Quantitative CD3 PET Imaging Predicts Tumor Growth Response to Anti-CTLA-4 Therapy

Abstract

Immune checkpoint inhibitors have made rapid advances, resulting in multiple Food and Drug Administration (FDA)-approved therapeutics that have markedly improved survival. However these benefits are limited to a minority sub-population that achieves a response. Predicting which patients are most likely to benefit would be valuable for individual therapy optimization. T cell markers such as CD3 represent a more direct approach than pre-treatment biopsy or genetic screening to monitoring tumor immune response, by directly examining active recruitment of T cells responsible for cancer cell-death. This approach could be especially effective as numerous different therapeutic strategies emerge, decreasing the need for drug-specific biomarkers and instead focusing on T cell infiltration, which has been previously correlated with treatment response. A CD3 positron emission tomography (PET) imaging agent targeting T cells was synthesized to test the role of such imaging as a predictive marker. The ⁸⁹Zr- p-isothiocyanatobenzyl-deferoxamine (DFO)-CD3 PET probe was assessed in a murine tumor xenograft model of colon cancer anti-cytotoxic T lymphocyte antigen-4 (CTLA-4) immunotherapy. Imaging on day 14 revealed two distinct groups of mice, stratified by PET signal intensity.
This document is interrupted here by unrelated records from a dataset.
### src/rtl/multicycle_ctrl_hs.sv
// Multicycle RV32I-subset control unit with a variable-latency memory handshake.
// Sequences fetch/decode/execute/memory/writeback states, decodes ALUControl and
// ImmSrc, and raises a sticky fault on an illegal opcode or a memory-wait timeout.
//
// Ports:
//   clk, reset               rising-edge clock, synchronous active-high reset
//   op, funct3, funct7b5     instruction fields from the instruction register
//   Zero                     ALU zero flag (branch resolution)
//   MemReady                 memory finished the current access this cycle
//   MemReq                   memory access requested, held until MemReady
//   ImmSrc                   immediate format select
//   ALUSrcA/ALUSrcB          ALU operand selects
//   ResultSrc, AdrSrc        result bus and memory address selects
//   ALUControl               ALU operation
//   IRWrite/PCWrite/RegWrite/MemWrite  datapath write enables
//   Fault, FaultCode         sticky fault flag and cause
//   InstRet                  retired-instruction count
//
// Optional feature: define MULTICYCLE_INSTRET_EN to build the InstRet counter;
// otherwise InstRet is tied to zero.
module multicycle_ctrl_hs #(
    parameter int unsigned ALUCTRL_W = 3,
    parameter int unsigned TIMEOUT_W = 8
) (
    input  logic                 clk,
    input  logic                 reset,
    input  logic [6:0]           op,
    input  logic [2:0]           funct3,
    input  logic                 funct7b5,
    input  logic                 Zero,
    input  logic                 MemReady,
    output logic                 MemReq,
    output logic [2:0]           ImmSrc,
    output logic [1:0]           ALUSrcA,
    output logic [1:0]           ALUSrcB,
    output logic [1:0]           ResultSrc,
    output logic                 AdrSrc,
    output logic [ALUCTRL_W-1:0] ALUControl,
    output logic                 IRWrite,
    output logic                 PCWrite,
    output logic                 RegWrite,
    output logic                 MemWrite,
    output logic                 Fault,
    output logic [1:0]           FaultCode,
    output logic [31:0]          InstRet
);
    localparam logic [6:0] OP_LW   = 7'b0000011;
    localparam logic [6:0] OP_SW   = 7'b0100011;
    localparam logic [6:0] OP_R    = 7'b0110011;
    localparam logic [6:0] OP_I    = 7'b0010011;
    localparam logic [6:0] OP_JAL  = 7'b1101111;
    localparam logic [6:0] OP_JALR = 7'b1100111;
    localparam logic [6:0] OP_BR   = 7'b1100011;
    localparam logic [6:0] OP_LUI  = 7'b0110111;

    // Count value on the last tolerated non-ready cycle: 2**TIMEOUT_W-2, so the
    // (2**TIMEOUT_W-1)-th consecutive non-ready cycle triggers the fault.
    localparam logic [TIMEOUT_W-1:0] WAIT_LAST = ~TIMEOUT_W'(1);

    typedef enum logic [3:0] {
        S_FETCH, S_DECODE, S_MEMADR, S_MEMREAD, S_MEMWB, S_MEMWRITE, S_EXECR,
        S_EXECI, S_LUI, S_ALUWB, S_JALRADR, S_JAL, S_BRANCH, S_FAULT
    } state_t;

    state_t               state_q, state_d;
    logic [TIMEOUT_W-1:0] wait_q, wait_d;
    logic [1:0]           code_d;
    logic [1:0]           alu_op;
    logic [2:0]           alu_c;
    logic                 waiting;

    // State, wait counter and fault registers
    always_ff @(posedge clk) begin
        if (reset) begin
            state_q   <= S_FETCH;
            wait_q    <= '0;
            Fault     <= 1'b0;
            FaultCode <= 2'b00;
        end else begin
            state_q   <= state_d;
            wait_q    <= wait_d;
            Fault     <= (state_d == S_FAULT);
            FaultCode <= code_d;
        end
    end

    // Next-state and datapath controls
    always_comb begin
        state_d   = state_q;
        code_d    = FaultCode;
        wait_d    = '0;
        waiting   = 1'b0;
        alu_op    = 2'b00;
        MemReq    = 1'b0;
        AdrSrc    = 1'b0;
        ALUSrcA   = 2'b00;
        ALUSrcB   = 2'b00;
        ResultSrc = 2'b00;
        IRWrite   = 1'b0;
        PCWrite   = 1'b0;
        RegWrite  = 1'b0;
        MemWrite  = 1'b0;
        case (state_q)
            S_FETCH: begin
                MemReq    = 1'b1;
                ALUSrcB   = 2'b10;
                ResultSrc = 2'b10;
                IRWrite   = MemReady;
                PCWrite   = MemReady;
                waiting   = 1'b1;
                if (MemReady) state_d = S_DECODE;
            end
            S_DECODE: begin
                ALUSrcA = 2'b01;
                ALUSrcB = 2'b01;
                case (op)
                    OP_LW, OP_SW: state_d = S_MEMADR;
                    OP_R:         state_d = S_EXECR;
                    OP_I:         state_d = S_EXECI;
                    OP_JAL:       state_d = S_JAL;
                    OP_JALR:      state_d = S_JALRADR;
                    OP_BR:        state_d = S_BRANCH;
                    OP_LUI:       state_d = S_LUI;
                    default: begin
                        state_d = S_FAULT;
                        code_d  = 2'b01;
                    end
                endcase
            end
            S_MEMADR: begin
                ALUSrcA = 2'b10;
                ALUSrcB = 2'b01;
                state_d = (op == OP_SW) ? S_MEMWRITE : S_MEMREAD;
            end
            S_MEMREAD: begin
                MemReq  = 1'b1;
                AdrSrc  = 1'b1;
                waiting = 1'b1;
                if (MemReady) state_d = S_MEMWB;
            end
            S_MEMWB: begin
                ResultSrc = 2'b01;
                RegWrite  = 1'b1;
                state_d   = S_FETCH;
            end
            S_MEMWRITE: begin
                MemReq   = 1'b1;
                AdrSrc   = 1'b1;
                MemWrite = 1'b1;
                waiting  = 1'b1;
                if (MemReady) state_d = S_FETCH;
            end
            S_EXECR: begin
                ALUSrcA = 2'b10;
                alu_op  = 2'b10;
                state_d = S_ALUWB;
            end
            S_EXECI: begin
                ALUSrcA = 2'b10;
                ALUSrcB = 2'b01;
                alu_op  = 2'b10;
                state_d = S_ALUWB;
            end
            S_LUI: begin
                ALUSrcA = 2'b11;
                ALUSrcB = 2'b01;
                state_d = S_ALUWB;
            end
            S_ALUWB: begin
                RegWrite = 1'b1;
                state_d  = S_FETCH;
            end
            S_JALRADR: begin
                ALUSrcA = 2'b10;
                ALUSrcB = 2'b01;
                state_d = S_JAL;
            end
            S_JAL: begin
                ALUSrcA = 2'b01;
                ALUSrcB = 2'b10;
                PCWrite = 1'b1;
                state_d = S_ALUWB;
            end
            S_BRANCH: begin
                ALUSrcA = 2'b10;
                alu_op  = 2'b01;
                PCWrite = Zero ^ funct3[0];  // beq taken on Zero, bne on !Zero
                state_d = S_FETCH;
            end
            default: begin
                state_d = S_FAULT;
            end
        endcase
        // Wait-state timeout; a MemReady in the final cycle wins
        if (waiting && !MemReady) begin
            if (wait_q == WAIT_LAST) begin
                state_d = S_FAULT;
                code_d  = (state_q == S_FETCH) ? 2'b10 : 2'b11;
            end else begin
                wait_d = wait_q + TIMEOUT_W'(1);
            end
        end
    end

    // ALU operation decode
    always_comb begin
        alu_c = 3'b000;
        case (alu_op)
            2'b01: alu_c = 3'b001;
            2'b10: begin
                case (funct3)
                    3'b000:  alu_c = (op[5] & funct7b5) ? 3'b001 : 3'b000;
                    3'b001:  alu_c = 3'b110;
                    3'b010:  alu_c = 3'b101;
                    3'b100:  alu_c = 3'b100;
                    3'b101:  alu_c = 3'b111;
                    3'b110:  alu_c = 3'b011;
                    3'b111:  alu_c = 3'b010;
                    default: alu_c = 3'b000;
                endcase
            end
            default: alu_c = 3'b000;
        endcase
        ALUControl = ALUCTRL_W'(alu_c);
    end

    // Immediate format from opcode only
    always_comb begin
        case (op)
            OP_SW:   ImmSrc = 3'b001;
            OP_BR:   ImmSrc = 3'b010;
            OP_JAL:  ImmSrc = 3'b011;
            OP_LUI:  ImmSrc = 3'b100;
            default: ImmSrc = 3'b000;
        endcase
    end

`ifdef MULTICYCLE_INSTRET_EN
    logic [31:0] instret_q;
    logic        retire;

    // An instruction retires when its final state hands control back to FETCH
    assign retire = (state_d == S_FETCH) &&
                    ((state_q == S_MEMWB) || (state_q == S_MEMWRITE) ||
                     (state_q == S_ALUWB) || (state_q == S_BRANCH));

    always_ff @(posedge clk) begin
        if (reset)       instret_q <= '0;
        else if (retire) instret_q <= instret_q + 32'd1;
    end

    assign InstRet = instret_q;
`else
    assign InstRet = '0;
`endif

endmodule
Although there was no statistical difference in tumor volume on the day of imaging, in the high PET uptake group subsequent measurements revealed significantly smaller tumors than both the low-CD3 PET uptake group and untreated control. In contrast, low-CD3 PET uptake and untreated control mice demonstrated no statistical difference in size. These findings indicate that high-CD3 PET uptake in the anti-CTLA-4 treated mice is correlated with subsequent reduced tumor volume, and is a predictive biomarker of response.